I had young children. I was spinning lots of plates. And I was not just in overwhelm, you know, I was just driven by my resentments. I was quick to anger, I was foggy in my thinking, meaning I was being operated by something that felt like it was outside of me. And I was very attuned to what people thought of me. And I was very performative in those days. 'cause let's be fair to me, I was business and giving talks and it's a very performative act, all of that.
But that doesn't change the fact that I didn't have any sense of how to direct my life. I was just operating from one deadline, one crisis, one child's needs to the next thing. I was piling up resentments and piling up anger. And I met with a friend and she and I were friends on lots of different levels. So we were really intimate enough to share certain details of our lives.
And she had a really difficult childhood, her particular story, alcoholism and in her parents and you know, all the things that go with that. And my story was the early loss of a father, and then my mother suffering a series of nervous breakdowns. And you know, I lived through that. I don't mean to be cavalier about these things, but as Carl Young said, we aren't what happened to us. There's a bigger story.
And I think what was rumbling in me was that I had this trash heep piled up around that bigger story, which meant I couldn't access it, I couldn't be conscious of it. And so I certainly couldn't live my life by its guidance. So I had no sense of inner guidance. And everything was external. And that means you are constantly, your face is in the wind, your thrown off course, and you're, you're sabotaging your own life because you can't hold your center.

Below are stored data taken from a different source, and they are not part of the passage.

File: src/rtl/mem_arb_pkg.sv
// Shared definitions for the memory arbiter: state encoding and default sizing.
package mem_arb_pkg;

    typedef enum logic {
        IDLE = 1'b0,
        BUSY = 1'b1
    } arb_state_e;

    localparam int DEF_NUM_REQ = 3;
    localparam int DEF_ADDR_W  = 32;
    localparam int DEF_DATA_W  = 32;
    localparam int MAX_REQ     = 4;

endpackage

File: src/rtl/mem_arbiter_pick_rr.sv
// Combinational round-robin picker: lowest eligible index at or above the
// pointer wins; if none, the lowest eligible index overall wins (wrap).
module pick_rr #(
    parameter int N  = 3,
    parameter int PW = (N > 1) ? $clog2(N) : 1
) (
    input  logic [N-1:0]  i_eligible,
    input  logic [PW-1:0] i_ptr,
    output logic [N-1:0]  o_grant,
    output logic          o_valid
);

    logic          w_hiFound;
    logic [PW-1:0] w_hiIdx;
    logic [PW-1:0] w_loIdx;
    logic [PW-1:0] w_winIdx;

    // Scan downwards so the lowest qualifying index is the last one written.
    always_comb begin
        w_hiFound = 1'b0;
        w_hiIdx   = '0;
        w_loIdx   = '0;
        o_valid   = 1'b0;
        for (int i = N - 1; i >= 0; i--) begin
            if (i_eligible[i]) begin
                o_valid = 1'b1;
                w_loIdx = PW'(i);
                if (PW'(i) >= i_ptr) begin
                    w_hiFound = 1'b1;
                    w_hiIdx   = PW'(i);
                end
            end
        end
        w_winIdx = w_hiFound ? w_hiIdx : w_loIdx;
        o_grant  = o_valid ? (N'(1) << w_winIdx) : '0;
    end

endmodule

File: src/rtl/mem_arbiter.sv
// Round-robin arbiter sharing the memory controller's CPU-side port among
// several masters. One transaction at a time, one dead IDLE cycle between.
// Optional locked follow-on transactions are enabled by MEM_ARB_LOCK_EN.
module mem_arbiter
    import mem_arb_pkg::*;
#(
    parameter int NUM_REQ = DEF_NUM_REQ,
    parameter int ADDR_W  = DEF_ADDR_W,
    parameter int DATA_W  = DEF_DATA_W
) (
    input  logic                      clk,
    input  logic                      rst_n,
    input  logic [NUM_REQ-1:0]        req_valid,
    input  logic [NUM_REQ-1:0]        req_write,
    input  logic [NUM_REQ-1:0]        req_lock,
    input  logic [NUM_REQ*ADDR_W-1:0] req_addr,
    input  logic [NUM_REQ*DATA_W-1:0] req_wdata,
    output logic [NUM_REQ-1:0]        req_done,
    output logic [DATA_W-1:0]         req_rdata,
    output logic [NUM_REQ-1:0]        arb_grant,
    output logic [ADDR_W-1:0]         ctl_addr,
    output logic [DATA_W-1:0]         ctl_wdata,
    output logic                      ctl_read,
    output logic                      ctl_write,
    input  logic                      ctl_ready,
    input  logic [DATA_W-1:0]         ctl_rdata
);

    localparam int IDX_W = $clog2(NUM_REQ);

    arb_state_e         r_state;
    logic [IDX_W-1:0]   r_ptr;
    logic [IDX_W-1:0]   r_gidx;
    logic [NUM_REQ-1:0] r_grant;
    logic [NUM_REQ-1:0] r_done;
    logic [DATA_W-1:0]  r_rdata;
    logic [ADDR_W-1:0]  r_ctlAddr;
    logic [DATA_W-1:0]  r_ctlWdata;
    logic               r_ctlRead;
    logic               r_ctlWrite;

    logic [NUM_REQ-1:0] w_elig;
    logic [NUM_REQ-1:0] w_win;
    logic               w_winValid;
    logic [IDX_W-1:0]   w_winIdx;
    logic [ADDR_W-1:0]  w_addr;
    logic [DATA_W-1:0]  w_wdata;
    logic               w_write;
    logic [IDX_W-1:0]   w_nextPtr;

`ifdef MEM_ARB_LOCK_EN
    logic               r_lock;
    logic [NUM_REQ-1:0] w_ptrHot;
    assign w_ptrHot = NUM_REQ'(1) << r_ptr;
`else
    logic               w_unusedLock;
    assign w_unusedLock = ^req_lock;
`endif

    // Eligible set: requesters just completed sit out one cycle, unless a lock holds.
    always_comb begin
        w_elig = req_valid & ~r_done;
`ifdef MEM_ARB_LOCK_EN
        if (r_lock && (|(req_valid & w_ptrHot))) begin
            w_elig = w_ptrHot;
        end
`endif
    end

    pick_rr #(
        .N  (NUM_REQ),
        .PW (IDX_W)
    ) u_pick (
        .i_eligible (w_elig),
        .i_ptr      (r_ptr),
        .o_grant    (w_win),
        .o_valid    (w_winValid)
    );

    // Select the winner's index, address, write data and direction.
    always_comb begin
        w_winIdx = '0;
        w_addr   = '0;
        w_wdata  = '0;
        for (int i = 0; i < NUM_REQ; i++) begin
            if (w_win[i]) begin
                w_winIdx = IDX_W'(i);
                w_addr   = req_addr[i*ADDR_W +: ADDR_W];
                w_wdata  = req_wdata[i*DATA_W +: DATA_W];
            end
        end
        w_write   = |(req_write & w_win);
        w_nextPtr = (r_gidx == IDX_W'(NUM_REQ - 1)) ? '0 : r_gidx + 1'b1;
    end

    // Arbitration FSM with registered command and completion outputs.
    always_ff @(posedge clk or negedge rst_n) begin
        if (!rst_n) begin
            r_state    <= IDLE;
            r_ptr      <= '0;
            r_gidx     <= '0;
            r_grant    <= '0;
            r_done     <= '0;
            r_rdata    <= '0;
            r_ctlAddr  <= '0;
            r_ctlWdata <= '0;
            r_ctlRead  <= 1'b0;
            r_ctlWrite <= 1'b0;
`ifdef MEM_ARB_LOCK_EN
            r_lock     <= 1'b0;
`endif
        end else begin
            case (r_state)
                IDLE: begin
                    r_done <= '0;
`ifdef MEM_ARB_LOCK_EN
                    r_lock <= 1'b0;
`endif
                    if (w_winValid) begin
                        r_grant    <= w_win;
                        r_gidx     <= w_winIdx;
                        r_ctlAddr  <= w_addr;
                        r_ctlWdata <= w_wdata;
                        r_ctlRead  <= ~w_write;
                        r_ctlWrite <= w_write;
                        r_state    <= BUSY;
                    end
                end
                BUSY: begin
                    if (ctl_ready) begin
                        r_rdata    <= ctl_rdata;
                        r_done     <= r_grant;
                        r_grant    <= '0;
                        r_ctlRead  <= 1'b0;
                        r_ctlWrite <= 1'b0;
                        r_state    <= IDLE;
`ifdef MEM_ARB_LOCK_EN
                        r_lock     <= |(req_lock & r_grant);
                        r_ptr      <= (|(req_lock & r_grant)) ? r_gidx : w_nextPtr;
`else
                        r_ptr      <= w_nextPtr;
`endif
                    end
                end
                default: r_state <= IDLE;
            endcase
        end
    end

    assign req_done  = r_done;
    assign req_rdata = r_rdata;
    assign arb_grant = r_grant;
    assign ctl_addr  = r_ctlAddr;
    assign ctl_wdata = r_ctlWdata;
    assign ctl_read  = r_ctlRead;
    assign ctl_write = r_ctlWrite;

endmodule

File: config.mk
export PLATFORM = sky130hd
export DESIGN_NAME = mem_arbiter
export DESIGN_NICKNAME = d
export VERILOG_FILES = /design/src/rtl/mem_arb_pkg.sv /design/src/rtl/mem_arbiter_pick_rr.sv /design/src/rtl/mem_arbiter.sv
export SDC_FILE = /design/constraint.sdc
export NUM_CORES = 1
export LEC_CHECK = 0
export ABC_AREA = 1
export CORE_AREA = 2 2 133 135
export DETAILED_ROUTE_END_ITERATION = 7
export DIE_AREA = 0 0 135 137
export GPL_ROUTABILITY_DRIVEN = 0
export HOLD_SLACK_MARGIN = 0.06
export PLACE_DENSITY = 0.8
export SYNTH_ARGS = -nofsm -noshare
export SYNTH_HDL_FRONTEND = slang
export SYNTH_HIERARCHICAL = 1
export SYNTH_SLANG_ARGS = --single-unit
File: constraint.sdc
create_clock -name clk -period 2.2 [get_ports clk]
set_clock_uncertainty 0.15 [all_clocks]
set_input_delay 0.22 -clock clk [delete_from_list [all_inputs] [get_ports clk]]
set_output_delay 0.22 -clock clk [all_outputs]
set_load 0.005 [all_outputs]
==> results <==
- The flow ran to the end, and the final reports show no timing, DRC or antenna violations.
- 0 antenna diodes ended up in the layout.
- The total overflow reported by the global router is 0.
- The total number of vias is 6,519.
- The number of failing hold endpoints at the final stage is 0.
- The area growth from synthesis to layout is 66.9%.
- The H-tree generated during clock tree synthesis spans 3 levels.
- The launching element type of the critical path is a register.
- In this run the count of I/O pins placed on the die edge is 340.
- The total of flip-flops plus latches after synthesis is 109.
- Synthesis produced a netlist with a net count of 1,078.
- The sequential fraction of the synthesis area is 46.9%.
- The kind of capture point of the worst setup path is a register.
- The upper clock frequency limit is 0.494 GHz.
- The number of global-route vias before repair is 6,254.
- The cell area power density is 1250 nW/µm².
- Detailed placement ended at an HPWL of 14.5 mm.
- The worst relative slew slack is 59.8%.
- The total of endpoints with negative setup slack in the final report is 0.
- The largest net degree at the start of global routing is 110.
- In the routed layout, each cell is associated on average with a via count of ~4.7.
- Setup total negative slack on the finished layout was measured at 0 ns.
- Counting along the longest clock path gives a buffer depth of 2.
- The clock reaches the later pin of the worst-skew pair after ~0.35 ns.
- The area of the core is 17,100 µm².
- VDD sags by at most 673 µV.
- The commonest non-fill, non-tap cell in the layout is nand2_1.
- The data arrival time of the worst path is 2.16 ns.
- The width of the die is 135 µm.
- The layout net count is between 1,000 and 1,500.
- The count of instances resized after the clock tree is built is 0.
- The path type of the worst min-delay path is input port to register.
- Setup repair after global routing left no endpoint under its margin.
- By area the synthesized netlist is led by dfrtp_1 47%, nand2_1 24%, nor2_1 8.5%.
- The clock root buffer is clkbuf_16.
- The first global-routing pass estimated 31.1 mm of wire.
- The actual slew at the worst max-slew pin is between 0.6 and 0.7 ns.
- After detailed routing, the average wire length per cell comes to 14.7 µm.
- Yosys mapped the design onto 20 distinct sky130hd cell types.
- The initialized floorplan defines 48 standard-cell rows.
- The critical path in this run is classified as register to register.
- Measured along the y axis, the die boundary spans 137 µm.
- The filler cell count is 1,596.
- The library cells used most frequently in the layout, excluding fill and tap cells, are 373 x nand2_1, 335 x clkdlybuf4s50_1, 132 x nor2_1.
- The number of design-rule violations left by the first detailed-router iteration is 225.
- The number of setup buffers added after CTS is 0.
- In this run the static leakage power is 0.00465 µW.
- The max-slew violation count is 0.
- The worst endpoint required time is 2.34 ns.
- The share of post-route cells with drive strength above 1 is 4.15%.
- The iteration count of the initial detailed-routing pass is 4.
- The post-detailed-route DRC marker count is 0.
- The share of the clock period used by the worst path after layout is 91.9%.
- The least setup slack across all paths after layout is 0.178 ns.
- After technology mapping, the gate count stands at ~840.
- For flop-to-flop paths, the worst setup slack is 0.18 ns.
- The number of port buffers is about 340.
- After synthesis the cells add up to 5820 µm².
- The yosys synthesis warning count is 6.
- The number of antenna violations at the first check in global routing came to 0.
- The max-capacitance violation count is 0.
- The number of clock buffers inserted by TritonCTS is 9.
- The area of the multi-input gates is 2710 µm².
- The share of the synthesized area in the top cell type is 46.9%.
- The global-route usage over all layers is 21.3%.
- The initial core utilization is 34.1%.
- At the placement stage, the worst setup path has a slack of -0.143 ns.
- Along the worst path, the maximum fanout reaches 24.
- The detail route stage leaves a number of antenna-violating nets equal to 0.
- Summing all flip-flop and latch instances after layout gives 2730 µm².
- The number of clock sinks seen by CTS is around 110.
- The synthesized design spends more area on one cell type than any other, namely dfrtp_1.
- The die area is between 15,000 and 20,000 µm².
- After synthesis, the mean cell area works out to 6.91 µm².
- After clock tree synthesis, the clock-pin slew on the worst setup and hold paths is 0.08 ns.
- The CTS tree is done.
- The total length of routed wires is 20.3 mm.
- The routed design could run at a clock period as short as between 2 and 2.5 ns.
## area by class of cell
class                   instances  area share (%)
clock inverters                 7           0.670
multi-input cells             659            27.8
well taps                     225            2.90
inverters                      17           0.657
flip-flops and latches        109            28.1
clock buffers                   9            2.32
repair buffers                357            37.5
## power breakdown
group / switching, µW / internal (µW) / total, µW / leakage (µW)
clock: 815 / 800 / 1620 / 0.000146
combinational: 3680 / 3410 / 7090 / 0.00314
sequential: 517 / 2940 / 3460 / 0.00137
total: 5010 / 7150 / 12200 / 0.00465
## final timing paths
kind | start | endpoint | cells past startpoint
min | ctl_rdata[6] | req_rdata[6]$_DFFE_PN0P_ | 3
min reg2reg | req_rdata[1]$_DFFE_PN0P_ | req_rdata[1]$_DFFE_PN0P_ | 2
max reg2reg | req_done[1]$_DFFE_PN0P_ | ctl_addr[2]$_DFFE_PN0P_ | 10
max | req_done[1]$_DFFE_PN0P_ | ctl_addr[2]$_DFFE_PN0P_ | 10
min in group asynchronous | rst_n | req_rdata[22]$_DFFE_PN0P_ | 3
max in group asynchronous | rst_n | ctl_wdata[2]$_DFFE_PN0P_ | 3
## state kept, by name (all words and copies together) (netlist names)
name	cells
arb_grant	3
ctl_addr	32
ctl_read	1
ctl_wdata	32
ctl_write	1
r_gidx	2
r_ptr	2
r_state	1
req_done	3
req_rdata	32
## cells in the mapped netlist
master	n
nor2_2	2
buf_6	6
clkbuf_1	10
nand3_1	71
nand2_1	373
nand3b_1	1
o22ai_1	2
inv_1	13
dfrtp_1	109
buf_4	10
a21oi_1	64
o21ai_0	8
nand4_1	1
buf_1	2
o31ai_1	1
buf_2	29
a21boi_4	1
inv_2	4
nor2_1	132
nand2_2	3
## worst max-delay path, cell delays in order (launching register included)
cell      delay [ns]
dfrtp_1         0.40
nor2_1          0.19
inv_1           0.08
nor2_2          0.09
nand2_2         0.07
a21boi_4        0.25
buf_4           0.34
a21oi_1         0.11
nand2_1         0.14
nand2_1         0.08
nand2_1         0.06
## metal layers
| metal | vias to the layer above | part of all wire (%) | global-route usage, % |
|---|---|---|---|
| met1 | 2950 | 40 | 24.7 |
| met4 | 0 | 2.7 | 8.04 |
| li1 | 3251 | - | - |
| met5 | - | 0 | 0 |
| met2 | 279 | 48 | 37.3 |
| met3 | 39 | 9.0 | 6.26 |
## what timing repair did
item	CTS	global route
setup endpoints to repair	0	0
hold buffers	1	0
hold endpoints to repair	109	0
## kinds of logic after synthesis
family / synth area share, %
and+or+nand+nor: 39.5
AOI/OAI and AO/OA: 6.86
DFF: 46.9
buffers and inverters: 6.82
## through the flow
| stage | area (µm²) | util (%) | power (µW) | hold WS [ns] | cells |
|---|---|---|---|---|---|
| after detailed placement | 9410 | 55.2 | 10600 | 0.201 | 1366 |
| after global routing | 9710 | 57.0 | 13200 | 0.252 | 1383 |
| after CTS | 9710 | 57.0 | 12300 | 0.226 | 1383 |
| final | 9710 | 57.0 | 12200 | 0.241 | 1383 |
| after floorplan | 5820 | - | 7210 | -0.226 | 842 |
| after global placement | 9410 | 55.2 | 10500 | 0.203 | 1366 |
No activity file was read; power rests on OpenSTA's default activity.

And she is sitting in front of me drinking a cup of tea and she's radiant and together I'm hanging on every word. And I said, have you had some work done? I mean, what, what is this? Then she's told me about the Hoffman Institute. And I knew immediately, you know, it's that Harry Met Sally moment when I thought, I want what she's having. I looked into Hoffman and it was immediate.
Never have I been called so clearly as I was called to the Hoffman Institute, but I will admit to you, I didn't drive to Hoffman. I came to Hoffman on my knees. It was there that the tools I was given, I was able to rake back the debris that was covering that greater self, that seed of me that couldn't sprout any further because it was just piled up. Once I was able to clear that space, so many other things were possible.
We can talk more about how I arrived at the Carl Jung Institute, but that was a good 20 years later. And so I feel like when I say that I used to live externally and now I live internally, you know, I'm just like everyone else. We have to get up every day and go to work. Or in my case, I have to research and write and blog. And despite all the things that we do in life, I now have a greater understanding of why I'm doing it, because that's all coming from what I was able to uncover.
And that's an inner guidance that comes only from deep within us. - So take us back to the process to the week. - So , you know, so I showed up to Hoffman like everybody else kind of, I think, you know, I was managing the impression and, and I was ready because one of the things the Hoffman Institute does really well, I think, is it prepares you well by giving you exercise. So there was homework that also taught me right away, oh, this isn't a spa or a junket. This is a rigorous undertaking now.
And I was game for it because remember, I was in a lot of pain. And so I showed up for the week eager. And the one thing I remember as being a source of anxiety for me was that we were going to do this in a group. I meet WTF, here I am writing all these notes to send to Hoffman about, you know, what it was like to be 10 years old and lose my father, and then have my mother who was an immigrant. We had no family, you know, she proceeded to retreat into these really dark depressions.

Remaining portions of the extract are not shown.